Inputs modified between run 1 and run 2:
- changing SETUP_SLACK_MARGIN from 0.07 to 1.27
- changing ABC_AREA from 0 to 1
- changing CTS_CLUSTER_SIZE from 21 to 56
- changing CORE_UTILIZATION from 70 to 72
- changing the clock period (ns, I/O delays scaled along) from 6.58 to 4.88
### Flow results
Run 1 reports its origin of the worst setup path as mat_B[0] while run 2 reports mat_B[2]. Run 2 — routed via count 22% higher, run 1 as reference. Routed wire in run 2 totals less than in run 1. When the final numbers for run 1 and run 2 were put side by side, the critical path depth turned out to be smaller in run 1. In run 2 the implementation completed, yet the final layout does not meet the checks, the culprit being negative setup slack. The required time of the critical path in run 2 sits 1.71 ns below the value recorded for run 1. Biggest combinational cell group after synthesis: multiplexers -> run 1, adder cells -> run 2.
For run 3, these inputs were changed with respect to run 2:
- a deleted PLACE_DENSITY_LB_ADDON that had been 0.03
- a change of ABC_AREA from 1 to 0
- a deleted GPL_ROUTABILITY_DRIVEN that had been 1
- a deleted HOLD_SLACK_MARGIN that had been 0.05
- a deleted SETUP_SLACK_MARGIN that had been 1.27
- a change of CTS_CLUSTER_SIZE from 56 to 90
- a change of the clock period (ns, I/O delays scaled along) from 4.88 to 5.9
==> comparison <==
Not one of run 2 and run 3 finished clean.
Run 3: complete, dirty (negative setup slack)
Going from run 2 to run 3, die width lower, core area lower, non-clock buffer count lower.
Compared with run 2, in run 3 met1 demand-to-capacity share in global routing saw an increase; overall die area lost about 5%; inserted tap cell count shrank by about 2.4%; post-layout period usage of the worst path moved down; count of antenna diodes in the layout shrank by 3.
==> 03-01: inputs <==
// FFT
module FFT(
    input                   clk,
    input                   rst_n,
    input                   valid_i,
    input signed [10:0]      x_r,
    output                  finish,
    output signed [16:0]    answer
);
clock: 8.33 ns
lec_check: 0
abc_area: 1
cap_margin: 10
cell_pad_in_sites_global_placement: 2
core_margin: 3
core_utilization: 42
cts_cluster_diameter: 110
gpl_routability_driven: 0
gpl_timing_driven: 1
min_routing_layer: met1
place_density_lb_addon: 0.03
setup_slack_margin: 0.11
slew_margin: 40
run.sh (not shown) runs the stock make flow with config.mk's settings and CLKGATE_MAP_FILE=.
==> inputs of 02-05, as changes to 03-01 <==
Settings changed: CAP_MARGIN 10 to 25, CELL_PAD_IN_SITES_GLOBAL_PLACEMENT 2 to default, CORE_ASPECT_RATIO from default to 0.62, CORE_MARGIN 3 to 5, CORE_UTILIZATION 42 to 70, CTS_CLUSTER_DIAMETER 110 to 59, CTS_CLUSTER_SIZE from default to 39, MAX_ROUTING_LAYER from default to met5, MIN_ROUTING_LAYER met1 to met2, PLACE_DENSITY_LB_ADDON 0.03 to default, SETUP_SLACK_MARGIN 0.11 to -0.21, SLEW_MARGIN 40 to 30.
==> flow/constraint.sdc (replaced) <==
create_clock -name core_clock -period 10.0 [get_ports {clk}]
set_input_delay 2.0000 -clock core_clock [delete_from_list [all_inputs] [get_ports {clk}]]
set_output_delay 2.0000 -clock core_clock [all_outputs]
set_load 0.01 [all_outputs]
==> inputs of 03-18, as changes to 03-01 <==
Settings changed: ABC_AREA 1 to default, CAP_MARGIN 10 to 20, CELL_PAD_IN_SITES_GLOBAL_PLACEMENT 2 to default, CORE_MARGIN 3 to 2, CORE_UTILIZATION 42 to 29, CTS_CLUSTER_DIAMETER 110 to default, GPL_ROUTABILITY_DRIVEN 0 to default, GPL_TIMING_DRIVEN 1 to default, MIN_ROUTING_LAYER met1 to default, PLACE_DENSITY_LB_ADDON 0.03 to default, SETUP_SLACK_MARGIN 0.11 to default, SLEW_MARGIN 40 to 20.
==> flow/constraint.sdc (replaced) <==
create_clock -name core_clock -period 13.8 [get_ports {clk}]
set_input_delay 2.7600 -clock core_clock [delete_from_list [all_inputs] [get_ports {clk}]]
set_output_delay 2.7600 -clock core_clock [all_outputs]
set_load 0.01 [all_outputs]
==> inputs of 12-02, as changes to 03-01 <==
Settings changed: CAP_MARGIN 10 to 25, CORE_ASPECT_RATIO from default to 0.62, CORE_MARGIN 3 to 5, CORE_UTILIZATION 42 to 70, CTS_CLUSTER_DIAMETER 110 to 59, CTS_CLUSTER_SIZE from default to 39, MAX_ROUTING_LAYER from default to met5, MIN_ROUTING_LAYER met1 to met2, PLACE_DENSITY_LB_ADDON 0.03 to default, SETUP_SLACK_MARGIN 0.11 to -0.21, SLEW_MARGIN 40 to 30, TNS_END_PERCENT from default to 5.
==> flow/constraint.sdc (replaced) <==
create_clock -name core_clock -period 10.0 [get_ports {clk}]
set_input_delay 2.0000 -clock core_clock [delete_from_list [all_inputs] [get_ports {clk}]]
set_output_delay 2.0000 -clock core_clock [all_outputs]
set_load 0.01 [all_outputs]
==> notes <==
03-01 produced a clean layout. 12-02 aborted during global placement without I/O (3_1_place_gp_skip_io). 02-05 died in global routing (5_1_grt) on GRT-0116. 03-18 completed with no timing, DRC or antenna violations. Between 03-01 and 03-18, the lower worst setup slack is in 03-01 (gap 3300 ps). Via count: 03-01 is higher than 03-18 (16%). Against 03-01, the first-iteration DRC count of 03-18 is smaller by about 23%. Of 03-01 and 03-18, 03-01 has the higher wire length (gap 37%, measured against 03-18). Of 03-18 and 03-01, 03-01 has the higher clock-buffer cell count (gap 41). Register-to-register slack: 03-01 is lower than 03-18 (3300 ps).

▶ What you have to do:
Reproduce, character for character, only the lines of the preceding data that start at the line with "- changing the" and end at the line with "- a change of CTS_CLUSTER_SIZE from 56 to 90", both included.

▶ Solution to this problem:
- changing the clock period (ns, I/O delays scaled along) from 6.58 to 4.88
### Flow results
Run 1 reports its origin of the worst setup path as mat_B[0] while run 2 reports mat_B[2]. Run 2 — routed via count 22% higher, run 1 as reference. Routed wire in run 2 totals less than in run 1. When the final numbers for run 1 and run 2 were put side by side, the critical path depth turned out to be smaller in run 1. In run 2 the implementation completed, yet the final layout does not meet the checks, the culprit being negative setup slack. The required time of the critical path in run 2 sits 1.71 ns below the value recorded for run 1. Biggest combinational cell group after synthesis: multiplexers -> run 1, adder cells -> run 2.
For run 3, these inputs were changed with respect to run 2:
- a deleted PLACE_DENSITY_LB_ADDON that had been 0.03
- a change of ABC_AREA from 1 to 0
- a deleted GPL_ROUTABILITY_DRIVEN that had been 1
- a deleted HOLD_SLACK_MARGIN that had been 0.05
- a deleted SETUP_SLACK_MARGIN that had been 1.27
- a change of CTS_CLUSTER_SIZE from 56 to 90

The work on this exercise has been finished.